What brought Joseph’s brethren to acknowledge Him? Was it love? No, it was famine. What brought the prodigal to his father? Love? No, famine. What brought me to the Saviour? My love? No, it was dire necessity. But what a Saviour! He first loved us, and because of this, we love Him. I do not remember the date, but I know the place. When I pass it, I say to myself, “That’s the place where my Saviour found me, and made me His own. That’s where the burden of my heart rolled away!” Truly I came to Jesus as I was, Weary and worn and sad; I found in Him a resting place, And He has made me glad! Someone may wonder what more could be desired if I always believed the Bible was true? Well, it says in John’s gospel (1:12) “But as many as received Him to them gave He power to become the sons of God, even to them that believe on His Name.”
Not believe about Him. That will never save anyone, for I believed about Him all my life, but was lost, and would have been lost forever. But the moment I received Him, He revolutionized me, and filled me with joy and praise, and thanksgiving. He gave me peace, that peace which He made by the blood of His cross. From that day till now I have been saying, “We love Him because He first loved us.” And so I have a joy in Christ that no unfavorable circumstances can dim. Though often tried, and almost fainting by the way, I always recover after shutting myself up in the bedroom to pray, and read His word, enjoying His presence, and growing in grace, and in the knowledge of Him.

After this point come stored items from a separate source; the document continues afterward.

<file path="src/rtl/wb_reg_slave_if.sv">
// rtl/wb_reg_slave_if.sv - Wishbone classic bus bundle between initiator and register responder
interface wb_reg_slave_if #(
  parameter int WB_ADDR_WIDTH = 32,
  parameter int WB_DATA_WIDTH = 16
);
  logic                       cyc;
  logic                       stb;
  logic                       we;
  logic [WB_ADDR_WIDTH-1:0]   adr;
  logic [WB_DATA_WIDTH-1:0]   dout;
  logic [WB_DATA_WIDTH/8-1:0] sel;
  logic [WB_DATA_WIDTH-1:0]   din;
  logic                       ack;
  logic                       err;
  logic                       rty;
  logic                       inta;

  modport master (
    output cyc, stb, we, adr, dout, sel,
    input  din, ack, err, rty, inta
  );

  modport slave (
    input  cyc, stb, we, adr, dout, sel,
    output din, ack, err, rty, inta
  );
endinterface

</file>
<file path="src/rtl/wb_reg_slave.sv">
// rtl/wb_reg_slave.sv - Wishbone classic responder: byte-selectable regs + W1C status driving inta
// Define WB_REG_SLAVE_ERR_EN to terminate out-of-range accesses with err instead of ack.
module wb_reg_slave #(
  parameter int WB_ADDR_WIDTH = 32,
  parameter int WB_DATA_WIDTH = 16,
  parameter int NUM_REGS      = 8,
  parameter int WAIT_STATES   = 1
) (
  input  logic             clk,
  input  logic             rst,
  wb_reg_slave_if.slave    wb
);
  localparam int NB    = WB_DATA_WIDTH / 8;
  localparam int IDX_W = $clog2(NUM_REGS);
  localparam int STAT  = NUM_REGS - 1;

  typedef enum logic [1:0] {IDLE, WAIT, TERM} state_t;

  state_t                    state_q, state_d;
  logic [3:0]                cnt_q, cnt_d;
  logic [WB_ADDR_WIDTH-1:0]  adr_q;
  logic                      we_q;
  logic [WB_DATA_WIDTH-1:0]  dat_q;
  logic [NB-1:0]             sel_q;
  logic [WB_DATA_WIDTH-1:0]  regs_q [NUM_REGS-1];
  logic [WB_DATA_WIDTH-1:0]  status_q;
  logic [WB_DATA_WIDTH-1:0]  din_q, din_d;
  logic                      ack_q, ack_d;

  logic                      acc;
  logic                      go_term;
  logic [WB_ADDR_WIDTH-1:0]  x_adr;
  logic                      x_we;
  logic [WB_DATA_WIDTH-1:0]  x_dat;
  logic [NB-1:0]             x_sel;
  logic                      in_range;
  logic [IDX_W-1:0]          idx;
  logic [WB_DATA_WIDTH-1:0]  wmask;
  logic [WB_DATA_WIDTH-1:0]  rd_data;

  assign acc = wb.cyc & wb.stb;

  // With zero wait states the commit happens on the acceptance edge, so use live bus values then.
  assign x_adr    = (state_q == IDLE) ? wb.adr  : adr_q;
  assign x_we     = (state_q == IDLE) ? wb.we   : we_q;
  assign x_dat    = (state_q == IDLE) ? wb.dout : dat_q;
  assign x_sel    = (state_q == IDLE) ? wb.sel  : sel_q;
  assign in_range = x_adr < WB_ADDR_WIDTH'(NUM_REGS);
  assign idx      = x_adr[IDX_W-1:0];

  always_comb begin
    wmask = '0;
    for (int b = 0; b < NB; b++) begin
      wmask[b*8 +: 8] = {8{x_sel[b]}};
    end
  end

  always_comb begin
    rd_data = '0;
    for (int i = 0; i < NUM_REGS - 1; i++) begin
      if (idx == IDX_W'(i)) rd_data = regs_q[i];
    end
    if (idx == IDX_W'(STAT)) rd_data = status_q;
  end

  always_comb begin
    state_d = state_q;
    cnt_d   = cnt_q;
    go_term = 1'b0;
    case (state_q)
      IDLE: begin
        if (acc) begin
          if (WAIT_STATES > 0) begin
            state_d = WAIT;
            cnt_d   = 4'(WAIT_STATES - 1);
          end else begin
            state_d = TERM;
            go_term = 1'b1;
          end
        end
      end
      WAIT: begin
        if (!acc) begin
          state_d = IDLE;
          cnt_d   = '0;
        end else if (cnt_q == '0) begin
          state_d = TERM;
          go_term = 1'b1;
        end else begin
          cnt_d = cnt_q - 4'd1;
        end
      end
      TERM:    state_d = IDLE;
      default: state_d = IDLE;
    endcase
  end

  assign din_d = (go_term && !x_we && in_range) ? rd_data : '0;

`ifdef WB_REG_SLAVE_ERR_EN
  logic err_q, err_d;
  assign ack_d = go_term & in_range;
  assign err_d = go_term & ~in_range;

  always_ff @(posedge clk or posedge rst) begin
    if (rst) err_q <= 1'b0;
    else     err_q <= err_d;
  end

  assign wb.err = err_q;
`else
  assign ack_d  = go_term;
  assign wb.err = 1'b0;
`endif

  always_ff @(posedge clk or posedge rst) begin
    if (rst) begin
      state_q <= IDLE;
      cnt_q   <= '0;
      adr_q   <= '0;
      we_q    <= 1'b0;
      dat_q   <= '0;
      sel_q   <= '0;
      din_q   <= '0;
      ack_q   <= 1'b0;
    end else begin
      state_q <= state_d;
      cnt_q   <= cnt_d;
      din_q   <= din_d;
      ack_q   <= ack_d;
      if (state_q == IDLE && acc) begin
        adr_q <= wb.adr;
        we_q  <= wb.we;
        dat_q <= wb.dout;
        sel_q <= wb.sel;
      end
    end
  end

  // Register file and status share one write port, so a set and a clear never meet in one cycle.
  always_ff @(posedge clk or posedge rst) begin
    if (rst) begin
      for (int i = 0; i < NUM_REGS - 1; i++) regs_q[i] <= '0;
      status_q <= '0;
    end else if (go_term && x_we && in_range) begin
      if (idx == IDX_W'(STAT)) begin
        status_q <= status_q & ~(x_dat & wmask);
      end else begin
        for (int i = 0; i < NUM_REGS - 1; i++) begin
          if (idx == IDX_W'(i)) begin
            regs_q[i]   <= (regs_q[i] & ~wmask) | (x_dat & wmask);
            status_q[i] <= 1'b1;
          end
        end
      end
    end
  end

  assign wb.din  = din_q;
  assign wb.ack  = ack_q;
  assign wb.rty  = 1'b0;
  assign wb.inta = |status_q;
endmodule

</file>
<file path="src/flat_wrapper.sv">
// flat-port wrapper written by rule: the top's interface ports become plain ports
module wb_reg_slave_flat 
#(
  parameter int WB_ADDR_WIDTH = 32,
  parameter int WB_DATA_WIDTH = 16,
  parameter int NUM_REGS      = 8,
  parameter int WAIT_STATES   = 1
)
  (clk, rst, wb_cyc, wb_stb, wb_we, wb_adr, wb_dout, wb_sel, wb_din, wb_ack, wb_err, wb_rty, wb_inta);
  wb_reg_slave_if #(.WB_ADDR_WIDTH(WB_ADDR_WIDTH), .WB_DATA_WIDTH(WB_DATA_WIDTH)) wb_i ();
  input  logic clk;
  input  logic rst;
  input wire logic [$bits(wb_i.cyc)-1:0] wb_cyc;
  input wire logic [$bits(wb_i.stb)-1:0] wb_stb;
  input wire logic [$bits(wb_i.we)-1:0] wb_we;
  input wire logic [$bits(wb_i.adr)-1:0] wb_adr;
  input wire logic [$bits(wb_i.dout)-1:0] wb_dout;
  input wire logic [$bits(wb_i.sel)-1:0] wb_sel;
  output wire logic [$bits(wb_i.din)-1:0] wb_din;
  output wire logic [$bits(wb_i.ack)-1:0] wb_ack;
  output wire logic [$bits(wb_i.err)-1:0] wb_err;
  output wire logic [$bits(wb_i.rty)-1:0] wb_rty;
  output wire logic [$bits(wb_i.inta)-1:0] wb_inta;
  assign wb_i.cyc = wb_cyc;
  assign wb_i.stb = wb_stb;
  assign wb_i.we = wb_we;
  assign wb_i.adr = wb_adr;
  assign wb_i.dout = wb_dout;
  assign wb_i.sel = wb_sel;
  assign wb_din = wb_i.din;
  assign wb_ack = wb_i.ack;
  assign wb_err = wb_i.err;
  assign wb_rty = wb_i.rty;
  assign wb_inta = wb_i.inta;
  wb_reg_slave #(.WB_ADDR_WIDTH(WB_ADDR_WIDTH), .WB_DATA_WIDTH(WB_DATA_WIDTH), .NUM_REGS(NUM_REGS), .WAIT_STATES(WAIT_STATES)) u_core (.clk(clk), .rst(rst), .wb(wb_i));
endmodule
</file>
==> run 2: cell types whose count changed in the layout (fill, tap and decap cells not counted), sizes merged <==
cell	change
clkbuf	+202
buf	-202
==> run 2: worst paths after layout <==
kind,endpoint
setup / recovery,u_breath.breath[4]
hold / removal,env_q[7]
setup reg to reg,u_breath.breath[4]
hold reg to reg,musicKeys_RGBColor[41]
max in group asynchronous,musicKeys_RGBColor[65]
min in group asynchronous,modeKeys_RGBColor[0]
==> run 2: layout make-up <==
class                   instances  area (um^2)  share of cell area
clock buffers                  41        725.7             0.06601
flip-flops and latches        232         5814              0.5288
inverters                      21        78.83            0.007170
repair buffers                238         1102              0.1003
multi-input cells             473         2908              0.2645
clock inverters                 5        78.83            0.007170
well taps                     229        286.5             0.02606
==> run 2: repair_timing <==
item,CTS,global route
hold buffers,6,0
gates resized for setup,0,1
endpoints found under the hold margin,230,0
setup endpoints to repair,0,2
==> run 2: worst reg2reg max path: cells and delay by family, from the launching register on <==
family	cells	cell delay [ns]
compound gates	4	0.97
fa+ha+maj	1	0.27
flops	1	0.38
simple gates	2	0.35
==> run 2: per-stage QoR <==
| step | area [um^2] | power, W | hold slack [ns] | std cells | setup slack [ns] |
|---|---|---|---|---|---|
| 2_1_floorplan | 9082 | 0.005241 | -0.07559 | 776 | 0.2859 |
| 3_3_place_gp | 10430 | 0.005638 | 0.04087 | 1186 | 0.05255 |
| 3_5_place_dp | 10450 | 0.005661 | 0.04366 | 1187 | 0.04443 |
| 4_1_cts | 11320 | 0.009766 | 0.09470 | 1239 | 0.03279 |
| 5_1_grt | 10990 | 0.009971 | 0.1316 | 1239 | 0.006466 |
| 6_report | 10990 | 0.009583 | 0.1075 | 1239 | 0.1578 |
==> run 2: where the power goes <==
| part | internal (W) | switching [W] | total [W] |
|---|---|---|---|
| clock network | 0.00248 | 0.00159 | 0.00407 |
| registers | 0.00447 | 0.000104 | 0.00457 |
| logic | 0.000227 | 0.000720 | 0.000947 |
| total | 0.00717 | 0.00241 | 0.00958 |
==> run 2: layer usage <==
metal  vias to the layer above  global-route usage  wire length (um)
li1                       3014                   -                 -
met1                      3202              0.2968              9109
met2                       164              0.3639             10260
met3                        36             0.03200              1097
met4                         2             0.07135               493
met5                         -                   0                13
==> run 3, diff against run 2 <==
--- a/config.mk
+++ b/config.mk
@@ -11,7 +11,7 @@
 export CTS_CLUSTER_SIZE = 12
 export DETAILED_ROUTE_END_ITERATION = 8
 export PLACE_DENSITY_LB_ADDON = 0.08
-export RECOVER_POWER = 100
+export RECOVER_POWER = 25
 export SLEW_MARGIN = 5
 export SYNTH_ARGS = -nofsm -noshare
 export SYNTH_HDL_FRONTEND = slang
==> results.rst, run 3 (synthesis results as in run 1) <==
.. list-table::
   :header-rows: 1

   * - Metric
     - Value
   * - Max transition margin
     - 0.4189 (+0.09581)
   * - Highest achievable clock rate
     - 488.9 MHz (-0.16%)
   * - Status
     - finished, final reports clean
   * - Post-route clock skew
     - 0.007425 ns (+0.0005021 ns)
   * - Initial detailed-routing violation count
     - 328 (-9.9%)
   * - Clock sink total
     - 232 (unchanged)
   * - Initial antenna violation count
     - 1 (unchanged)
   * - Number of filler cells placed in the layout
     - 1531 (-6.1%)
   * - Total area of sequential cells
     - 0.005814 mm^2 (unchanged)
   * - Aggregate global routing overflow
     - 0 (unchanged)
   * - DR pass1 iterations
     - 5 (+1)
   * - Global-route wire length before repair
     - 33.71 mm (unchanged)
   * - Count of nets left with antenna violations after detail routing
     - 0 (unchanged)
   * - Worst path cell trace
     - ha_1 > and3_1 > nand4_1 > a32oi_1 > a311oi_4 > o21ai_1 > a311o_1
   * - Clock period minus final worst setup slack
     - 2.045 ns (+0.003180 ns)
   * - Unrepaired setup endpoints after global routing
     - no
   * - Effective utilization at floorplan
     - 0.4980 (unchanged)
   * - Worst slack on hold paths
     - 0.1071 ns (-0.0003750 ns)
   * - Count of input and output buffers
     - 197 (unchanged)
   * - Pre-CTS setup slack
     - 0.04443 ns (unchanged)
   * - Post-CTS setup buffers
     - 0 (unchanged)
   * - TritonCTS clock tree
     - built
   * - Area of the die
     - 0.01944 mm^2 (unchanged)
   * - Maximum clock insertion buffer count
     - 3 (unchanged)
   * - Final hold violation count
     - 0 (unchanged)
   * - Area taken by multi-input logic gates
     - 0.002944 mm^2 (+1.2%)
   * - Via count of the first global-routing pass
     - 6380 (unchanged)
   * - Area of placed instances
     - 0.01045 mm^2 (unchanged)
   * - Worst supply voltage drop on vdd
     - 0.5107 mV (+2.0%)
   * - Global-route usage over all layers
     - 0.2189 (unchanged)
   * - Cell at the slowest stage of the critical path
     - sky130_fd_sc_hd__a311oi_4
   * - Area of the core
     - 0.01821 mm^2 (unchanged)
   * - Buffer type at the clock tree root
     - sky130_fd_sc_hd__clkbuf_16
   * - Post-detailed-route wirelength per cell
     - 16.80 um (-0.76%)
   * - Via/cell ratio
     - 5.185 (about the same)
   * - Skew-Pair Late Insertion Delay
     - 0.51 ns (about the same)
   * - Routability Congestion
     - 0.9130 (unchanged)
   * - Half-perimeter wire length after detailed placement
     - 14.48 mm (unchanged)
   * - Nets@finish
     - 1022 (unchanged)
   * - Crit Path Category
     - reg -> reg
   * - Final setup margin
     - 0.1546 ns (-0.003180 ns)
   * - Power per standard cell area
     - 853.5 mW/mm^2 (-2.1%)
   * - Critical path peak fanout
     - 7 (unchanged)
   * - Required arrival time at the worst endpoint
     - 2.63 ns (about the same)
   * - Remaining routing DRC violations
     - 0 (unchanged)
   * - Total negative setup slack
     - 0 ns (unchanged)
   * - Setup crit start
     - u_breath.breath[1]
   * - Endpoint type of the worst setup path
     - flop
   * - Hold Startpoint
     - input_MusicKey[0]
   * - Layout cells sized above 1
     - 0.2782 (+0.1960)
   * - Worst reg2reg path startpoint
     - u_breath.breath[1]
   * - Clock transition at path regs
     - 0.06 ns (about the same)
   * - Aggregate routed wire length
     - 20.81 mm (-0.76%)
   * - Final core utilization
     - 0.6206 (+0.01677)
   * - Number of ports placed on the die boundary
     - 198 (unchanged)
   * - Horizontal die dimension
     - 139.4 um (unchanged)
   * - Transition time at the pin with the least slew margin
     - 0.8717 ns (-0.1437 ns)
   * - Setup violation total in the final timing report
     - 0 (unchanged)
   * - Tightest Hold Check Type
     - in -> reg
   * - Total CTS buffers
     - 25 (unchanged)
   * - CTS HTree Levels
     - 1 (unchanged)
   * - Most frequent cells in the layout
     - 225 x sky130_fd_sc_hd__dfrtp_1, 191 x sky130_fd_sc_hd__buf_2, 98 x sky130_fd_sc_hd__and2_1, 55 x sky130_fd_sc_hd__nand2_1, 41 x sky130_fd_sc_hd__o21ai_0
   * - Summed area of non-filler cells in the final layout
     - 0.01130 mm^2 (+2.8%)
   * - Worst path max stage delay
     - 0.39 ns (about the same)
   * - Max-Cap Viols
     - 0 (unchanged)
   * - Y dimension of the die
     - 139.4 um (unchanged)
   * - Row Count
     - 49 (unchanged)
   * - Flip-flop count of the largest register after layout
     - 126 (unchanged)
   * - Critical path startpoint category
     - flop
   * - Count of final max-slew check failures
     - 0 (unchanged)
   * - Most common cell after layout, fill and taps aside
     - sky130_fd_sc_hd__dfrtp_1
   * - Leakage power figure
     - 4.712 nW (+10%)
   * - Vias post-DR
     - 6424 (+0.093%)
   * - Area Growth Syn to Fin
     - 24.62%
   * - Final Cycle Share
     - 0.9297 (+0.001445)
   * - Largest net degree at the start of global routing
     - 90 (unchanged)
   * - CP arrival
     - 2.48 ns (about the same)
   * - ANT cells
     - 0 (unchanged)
$ cat src/rtl/imm_extend_stage.sv
// Registered immediate-extension stage: zero/sign/scaled extension plus a
// two-beat long immediate, with valid/ready handshakes on both sides.
module imm_extend_stage #(
  parameter int unsigned INSTR_W = 24,
  parameter int unsigned DATA_W  = 64
) (
  input  logic                clk,
  input  logic                rst_n,
  input  logic                flush,
  input  logic                in_valid,
  output logic                in_ready,
  input  logic [INSTR_W-1:0]  in_instr,
  input  logic [1:0]          in_mode,
  output logic                out_valid,
  input  logic                out_ready,
  output logic [DATA_W-1:0]   out_imm
);

  localparam int unsigned LONG_W = 2 * INSTR_W;
  localparam int unsigned SEXT_W = DATA_W - INSTR_W;
  localparam int unsigned LEXT_W = DATA_W - LONG_W;

  localparam logic [1:0] MODE_ZERO   = 2'd0;
  localparam logic [1:0] MODE_SIGN   = 2'd1;
  localparam logic [1:0] MODE_SCALED = 2'd2;
  localparam logic [1:0] MODE_LONG   = 2'd3;

  typedef enum logic {IDLE, HI_HELD} state_t;

  state_t               state, state_nx;
  logic [INSTR_W-1:0]   hi_reg, hi_nx;
  logic                 accept;
  logic                 load;
  logic [DATA_W-1:0]    result;
  logic [DATA_W-1:0]    sext_imm;

  // Backpressure: a new beat only enters when the output slot is free or draining.
  assign in_ready = rst_n && !flush && (!out_valid || out_ready);
  assign accept   = in_valid && in_ready;
  assign sext_imm = {{SEXT_W{in_instr[INSTR_W-1]}}, in_instr};

  // Next-state, hi capture and result selection.
  always_comb begin
    state_nx = state;
    hi_nx    = hi_reg;
    load     = 1'b0;
    result   = '0;
    if (accept) begin
      case (state)
        IDLE: begin
          unique case (in_mode)
            MODE_ZERO: begin
              load   = 1'b1;
              result = {{SEXT_W{1'b0}}, in_instr};
            end
            MODE_SIGN: begin
              load   = 1'b1;
              result = sext_imm;
            end
            MODE_SCALED: begin
              load   = 1'b1;
              result = sext_imm << 2;
            end
            MODE_LONG: begin
              state_nx = HI_HELD;
              hi_nx    = in_instr;
            end
            default: ;
          endcase
        end
        HI_HELD: begin
          // Second beat is always the low half; its mode field is ignored.
          load     = 1'b1;
          result   = {{LEXT_W{hi_reg[INSTR_W-1]}}, hi_reg, in_instr};
          state_nx = IDLE;
          hi_nx    = '0;
        end
        default: state_nx = IDLE;
      endcase
    end
    if (flush) begin
      state_nx = IDLE;
      hi_nx    = '0;
    end
  end

  // State, hi half and output register.
  always_ff @(posedge clk) begin
    if (!rst_n) begin
      state     <= IDLE;
      hi_reg    <= '0;
      out_valid <= 1'b0;
      out_imm   <= '0;
    end else begin
      state  <= state_nx;
      hi_reg <= hi_nx;
      if (flush) begin
        out_valid <= 1'b0;
      end else if (load) begin
        out_valid <= 1'b1;
        out_imm   <= result;
      end else if (out_valid && out_ready) begin
        out_valid <= 1'b0;
      end
    end
  end

endmodule

$ cat config.mk
export PLATFORM = sky130hd
export DESIGN_NAME = imm_extend_stage
export DESIGN_NICKNAME = d
export VERILOG_FILES = /design/src/rtl/imm_extend_stage.sv
export SDC_FILE = /design/constraint.sdc
export NUM_CORES = 1
export LEC_CHECK = 0
export CAP_MARGIN = 20
export CORE_UTILIZATION = 30
export DETAILED_ROUTE_END_ITERATION = 10
export DONT_BUFFER_PORTS = 1
export PLACE_DENSITY_LB_ADDON = 0.12
export SYNTH_ARGS = -nofsm -noshare
export SYNTH_HDL_FRONTEND = slang
export SYNTH_SLANG_ARGS = --single-unit
$ cat constraint.sdc
create_clock -name clk -period 4.6 [get_ports clk]
set_input_delay 0.92 -clock clk [delete_from_list [all_inputs] [get_ports clk]]
set_output_delay 0.92 -clock clk [all_outputs]
set_load 0.02 [all_outputs]
# [Word-level counts from Yosys, hierarchy flattened]
# Index checks and enable logic that the tools add are counted.
[op_classes] n_reduce_logical=13 bitwise=3 eq_ne=4 muxes=12
[ops] op="one-hot mux 64 bit (3 select lines)" n=1
[ops] op="one-hot mux 64 bit (2 select lines)" n=1
[ops] op="two-way mux 64 bit" n=1
[ops] op="one-hot mux 24 bit (2 select lines)" n=1
[ops] op="two-way mux 24 bit" n=1
[ops] op="two-way mux 1 bit" n=5
[ops] op="== test 2 bit, second input constant" n=2
[ops] op="logical AND 1 bit" n=4
[ops] op="one-hot mux 1 bit (2 select lines)" n=2
[ops] op="AND reduction 2 bit" n=2
[ops] op="NOT 1 bit" n=3
[ops] op="OR reduction 3 bit" n=1
[ops] op="== test 2 x 1 -> 1 bit, second input constant" n=1
[ops] op="zero test 1 bit" n=2
[ops] op="zero test 2 bit" n=1
[ops] op="inequality test 2 x 1 -> 1 bit, second input constant" n=1
[ops] op="nonzero test 2 bit" n=1
[ops] op="OR reduction 2 bit" n=1
[ops] op="logical OR 1 bit" n=1
[word_totals] ff_bits=90 input_bits=31 word_cells=36

# [Depth between registers and ports, before layout]
[depth] depth_word=6 depth_mapped=6

# [Worst setup path after synthesis]
# Ideal clock, no wire load.
[synth_timing] path_kind="input to output" from="input flush" to="output in_ready" path_slack_ps=2259 t_required_ps=3680 n_path_buf=0 cell_stages=2 t_arrival_ps=1421 cell_sequence="nand2b_1 nor2_1"
[synth_between] elab_chain_cells=3
[synth_rtl] element="start: declaration" line="9" source="input logic flush,"
[synth_rtl] element="zero test 1 bit" line="38" source="assign in_ready = rst_n && !flush && (!out_valid || out_ready);"
[synth_rtl] element="logical AND 1 bit (2 in series)" line="38"
[synth_rtl] element="end: declaration" line="11" source="output logic in_ready,"
# Every way passes these cells.

# [Final worst setup path]
# Same ends and word-level chain as after synthesis.

==> metrics.md <==
| Metric | Value |
|---|---|
| Status | `completed` |
| Port Buffers | `0` |
| Post-DR vias/cell | `5.42` |
| Clock transition at path regs | `0.08 ns` |
| Total track usage | `~16%` |
| Vias | `roughly 2,400` |
| Clock skew after layout | `between 0.007 and 0.008 ns` |
| Power Total | `around 1.4 mW` |
| Slew Viols, Final | `0` |
| Worst IR Drop VDD | `161 uV` |
| Hold Path Class | `reg2reg` |
| Syn Nets | `~370` |
| Die X | `107 um` |
| Worst path slowest cell | `nor2_1` |
| Avg Cell Area, Syn | `9.67 um2` |
| First-pass GRT wire length | `~15,000 um` |
| Post-synth top flop | `dfxtp_1` |
| Fin nets | `between 300 and 400` |
| Die Y-Extent | `107 um` |
| Slew margin rel. | `34.3%` |
| Post-synth EDFFs | `0` |
| Post-DP HPWL | `5850 um` |
| Max FO, Critical Path | `5` |
| Antenna-violating nets left | `0` |
| DRC | `0` |
| P_leak | `1.44 nW` |
| Highest clock rate | `411 MHz` |
| Layout cell share with drive strength beyond 1 | `about 16%` |
| Most common cell after layout, fill and taps aside | `dfxtp_1` |
| I/O pin count | `97` |
| Largest register FFs | `between 40 and 50` |
| TritonRoute pass-1 iters | `4` |
| Post-CTS Resized | `0` |
| Critical Path End Type | `primary output` |
| Drt wl/cell | `roughly 20 um` |
| RSZ-0062 raised after global routing | `no` |
| Startpoint Class | `primary input` |
| Core region area | `roughly 10,000 um2` |
| GR Overflow Total | `0` |
| Async S/R FF share, synth | `0%` |
| Placed Instance Area | `about 3300 um2` |
| Crit share post-route | `between 50 and 60%` |
| Initial Utilization | `around a third` |
| Critical path arrival | `1.51 ns` |
| # rows | `37` |
| Yosys reg bits | `74` |
| Yosys warning count | `0` |
| Largest net degree at the start of global routing | `a little over 50` |
| CP Buf/Inv Count | `0` |
| FILL cells | `1,129` |
| Final Core Density | `between 30 and 40%` |
| N_diodes | `0` |
| Deepest clock path buffer count | `2` |
| TritonCTS buffer count | `9` |
| Worst EP required | `roughly 3.7 ns` |
| Layout area overhead | `7.08%` |
| CP delay by family, top | `simple AND/OR/NAND/NOR gates` |
| CTS Sinks | `74` |
| CTS tree | `yes` |
| Number of global-route vias before repair | `between 2,000 and 3,000` |
| Number of max-cap violations | `0` |
| Post-route cell area | `~3500 um2` |
| Unique masters post-synth | `29` |
| Register area | `around 1500 um2` |
| Post-Syn Area | `around 3300 um2` |
| Setup TNS | `0 ns` |
| Pwr Density | `around 400 nW/um2` |
| Iteration-0 DRC Markers | `129` |
| WL final | `a little over 9000 um` |
| Antenna violations before repair | `0` |
| Worst Max-Slew Pin Slew | `about 0.99 ns` |
| CP Class | `in2out` |
| Final Hold Fails | `0` |
| CP max stage delay | `0.38 ns` |
| Final Critical Period | `~2.4 ns` |
| H-Tree Level Count | `3` |
| Critical path, cell by cell | `nand2b_1 -> nor2_1` |
| Die Area | `around 11,000 um2` |
| Final-report setup violation count | `0` |
| Post-synthesis sequential area ratio | `approximately 45%` |
| Footprint of the multi-input gates | `around 1600 um2` |
| Post-CTS Setup Bufs | `0` |
| Hold Buf Count CTS | `0` |
| Commonest cells after routing, fill and taps aside | `dfxtp_1, nand2_1, a32o_1` |
| Clock root cell | `clkbuf_8` |
| Skew-Pair Late Insertion Delay | `approximately 0.35 ns` |
| Gp weighted congestion | `roughly 0.7` |
| Synth Instances | `340` |
-- cell type report --
class	instances	share of cell area [%]
inverters	1	0.107
multi-input cells	213	44.1
clock buffers	11	4.30
well taps	136	4.83
flip-flops and latches	74	42.2
clock inverters	5	2.84
repair buffers	7	1.60
-- cells by family (layout without fill, tap and decap cells) --
logic type             after synthesis  count (layout)  share of synthesized area, %
multiplexers                        22              22                          6.70
flip-flops                          74              74                          45.1
buffers and inverters               53              24                          8.26
AND/OR/NAND/NOR                    111             111                          18.7
AO/OA/AOI/OAI                       79              79                          21.0
XOR/XNOR                             1               1                         0.267
-- final timing paths --
kind / from / to / slack (ns) / depth (start not counted)
worst max register to register: state / out_imm[1] / 2.26 / 4
worst min-delay path: hi_reg[13] / hi_reg[13] / 0.50 / 1
worst max-delay path: flush / in_ready / 2.17 / 2
worst min register to register: hi_reg[13] / hi_reg[13] / 0.50 / 1
-- synth_stat cells, drive strengths merged, types with 2 or more instances --
library cell	instances	area share, %
a21oi	24	3.7
dfxtp	74	45
nor4bb	22	6.7
nand2	71	8.1
and4	2	0.53
clkbuf	26	3.0
nor2b	2	0.38
a32o	26	7.9
and2	4	0.76
o221a	23	7.9
mux2i	22	6.7
buf	26	5.2
nand2b	4	0.76
-- power breakdown --
group | switching, mW | total (mW) | internal [mW]
clock network | 0.256 | 0.644 | 0.388
registers | 0.0472 | 0.708 | 0.661
logic | 0.0441 | 0.0846 | 0.0405
total | 0.347 | 1.44 | 1.09
-- layer usage --
layer,vias up,global-route usage [%],part of all wire (%),wire length (um)
met4,0,5.87,1.3,120
met2,62,26.0,45,4130
met1,1181,21.1,47,4270
met3,10,5.11,6.7,611
li1,1170,-,-,-
met5,-,0,0,0
-- metrics by stage --
step,hold WS [ns],setup WS [ns],std cells
after CTS,0.503,2.17,446
final,0.500,2.17,447
after global placement,0.476,1.84,430
after floorplan,0.469,2.26,340
after global routing,0.519,2.05,447
after detailed placement,0.485,1.80,430
Note: power is estimated with default switching activity, not from simulation.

I cannot understand how anyone can be full of doubts, and merely hoping that they will find themselves in heaven at last. Since that never-to-be-forgotten moment when He found me, I have never doubted that I am His, and He is mine. When God speaks, even though He promise what we may think impossible, why stagger through unbelief? Faith believes Him every time; when He declares His love in word and deed, “God so loved the world, that He gave His only begotten Son, that whosoever believeth in Him should not perish, but have everlasting life”; when He says, “He that believeth on the Son hath everlasting life”; and afterward when He utters all those 32,000 promises that I have heard the Scripture contains.